Estuvimos callados un tiempo. No pude saber o preguntar qué había detrás de esas pocas palabras.
A Estraven le habían costado mucho trabajo.
Dije al fin: —Háblame con la mente, Derem. Llámame por mi nombre. —Yo sabía que él podía hacerlo: había simpatía entre las partes, o como diría un experto, las fases eran consonantes, y él por supuesto no tenía idea de cómo levantar una barrera voluntaria. Si yo hubiese sido un Oyente, hubiese podido oír cómo pensaba Estraven.
—No —dijo —. Nunca. No todavía...
Pero ningún terror, ni angustia, ni conmoción podían contener a esa mente insaciable mucho tiempo.
Cuando hubo apagado otra vez la luz oí de pronto un tartamudeo en mi oído interior: —Genry... —Aun hablando así, Estraven no era capaz de pronunciar la l...
Respondí en seguida, y oí en la oscuridad un sonido inarticulado de miedo en el que había un levísimo tono de satisfacción. —No más, no más —dijo Estraven en voz alta. Al cabo de un rato nos dormimos.

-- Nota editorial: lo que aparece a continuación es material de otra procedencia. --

File: config.mk
export PLATFORM = sky130hd
export DESIGN_NAME = sin_sample_fifo_flat
export DESIGN_NICKNAME = d
export VERILOG_FILES = /design/src/rtl/sin_sample_fifo_pkg.sv /design/src/rtl/sin_sample_fifo_if.sv /design/src/rtl/sin_sample_fifo_dpram.sv /design/src/rtl/sin_sample_fifo.sv /design/src/flat_wrapper.sv
export SDC_FILE = /design/constraint.sdc
export NUM_CORES = 1
export LEC_CHECK = 0
export ABC_AREA = 1
export BUFFER_PORTS_ARGS = -buffer_cell sky130_fd_sc_hd__buf_4
export CORE_MARGIN = 2
export CORE_UTILIZATION = 60
export DETAILED_ROUTE_END_ITERATION = 7
export GPL_ROUTABILITY_DRIVEN = 0
export PLACE_DENSITY_LB_ADDON = 0.12
export SETUP_SLACK_MARGIN = 0.3
export SLEW_MARGIN = 20
export SYNTH_ARGS = -nofsm -noshare
export SYNTH_HDL_FRONTEND = slang
export SYNTH_SLANG_ARGS = --single-unit
File: constraint.sdc
create_clock -name clk -period 2.27 [get_ports clk]
set_clock_uncertainty 0.1 [all_clocks]
set_input_delay 0.227 -clock clk [delete_from_list [all_inputs] [get_ports clk]]
set_output_delay 0.227 -clock clk [all_outputs]
set_load 0.005 [all_outputs]
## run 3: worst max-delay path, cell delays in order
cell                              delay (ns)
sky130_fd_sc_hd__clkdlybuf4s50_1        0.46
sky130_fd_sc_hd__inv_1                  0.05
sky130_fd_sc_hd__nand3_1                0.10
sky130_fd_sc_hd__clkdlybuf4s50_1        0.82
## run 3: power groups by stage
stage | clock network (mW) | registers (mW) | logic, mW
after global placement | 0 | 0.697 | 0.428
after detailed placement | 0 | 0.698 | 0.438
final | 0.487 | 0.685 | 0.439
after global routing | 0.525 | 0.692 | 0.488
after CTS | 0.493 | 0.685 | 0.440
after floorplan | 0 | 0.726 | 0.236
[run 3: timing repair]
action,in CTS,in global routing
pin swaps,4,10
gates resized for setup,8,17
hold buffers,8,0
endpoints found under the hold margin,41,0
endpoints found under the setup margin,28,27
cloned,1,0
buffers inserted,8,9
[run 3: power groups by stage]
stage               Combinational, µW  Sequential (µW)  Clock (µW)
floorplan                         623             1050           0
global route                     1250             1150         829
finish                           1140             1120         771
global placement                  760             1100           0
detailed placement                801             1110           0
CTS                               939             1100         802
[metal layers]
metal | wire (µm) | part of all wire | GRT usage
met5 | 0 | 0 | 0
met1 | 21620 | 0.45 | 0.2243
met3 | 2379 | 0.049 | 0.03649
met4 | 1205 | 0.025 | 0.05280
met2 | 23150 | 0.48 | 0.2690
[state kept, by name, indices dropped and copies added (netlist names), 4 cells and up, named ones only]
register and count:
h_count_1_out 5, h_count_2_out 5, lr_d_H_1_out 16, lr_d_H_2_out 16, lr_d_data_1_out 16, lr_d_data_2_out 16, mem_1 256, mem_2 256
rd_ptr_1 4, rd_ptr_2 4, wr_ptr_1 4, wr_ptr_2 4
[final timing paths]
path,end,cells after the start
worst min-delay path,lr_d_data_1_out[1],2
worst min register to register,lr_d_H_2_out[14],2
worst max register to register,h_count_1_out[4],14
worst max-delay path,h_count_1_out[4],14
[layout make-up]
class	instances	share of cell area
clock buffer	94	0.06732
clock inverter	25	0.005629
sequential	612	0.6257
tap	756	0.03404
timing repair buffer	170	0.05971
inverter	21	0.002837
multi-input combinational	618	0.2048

Nunca fue fácil para él. No porque no tuviera esa capacidad, o no pudiera desarrollarla, pero lo perturbaba profundamente, y no acababa de aceptarla del todo. Aprendió en poco tiempo a levantar las barreras pero no estoy seguro de que les tuviera confianza. Quizá todos fuimos así, cuando los primeros eductores volvieron hace siglos del mundo de Rokanon, enseñando «el último arte». Quizá un guedeniano, siendo excepcionalmente completo, siente el lenguaje telepático como una violación de esa totalidad que ven en sí mismos, una brecha abierta en la integridad, y de difícil aceptación. Quizá la explicación fuese el carácter de Estraven, donde el candor y la reserva eran igualmente poderosos: toda palabra que el dijese brotaba de un hondo silencio. Había oído mi voz como la voz de un muerto, la voz del hermano. No sé qué hubo, además de amor y muerte, entre Estraven y ese hermano, pero sé que cada vez que yo le hablaba con la mente, Estraven se sobresaltaba apartándose como si le tocaran una herida. De modo que esta continuidad nos unía, sí, pero de un modo austero y oscuro, que no admitía en verdad mucha más luz (como yo había esperado) y mostraba sobre todo la extensión de la oscuridad.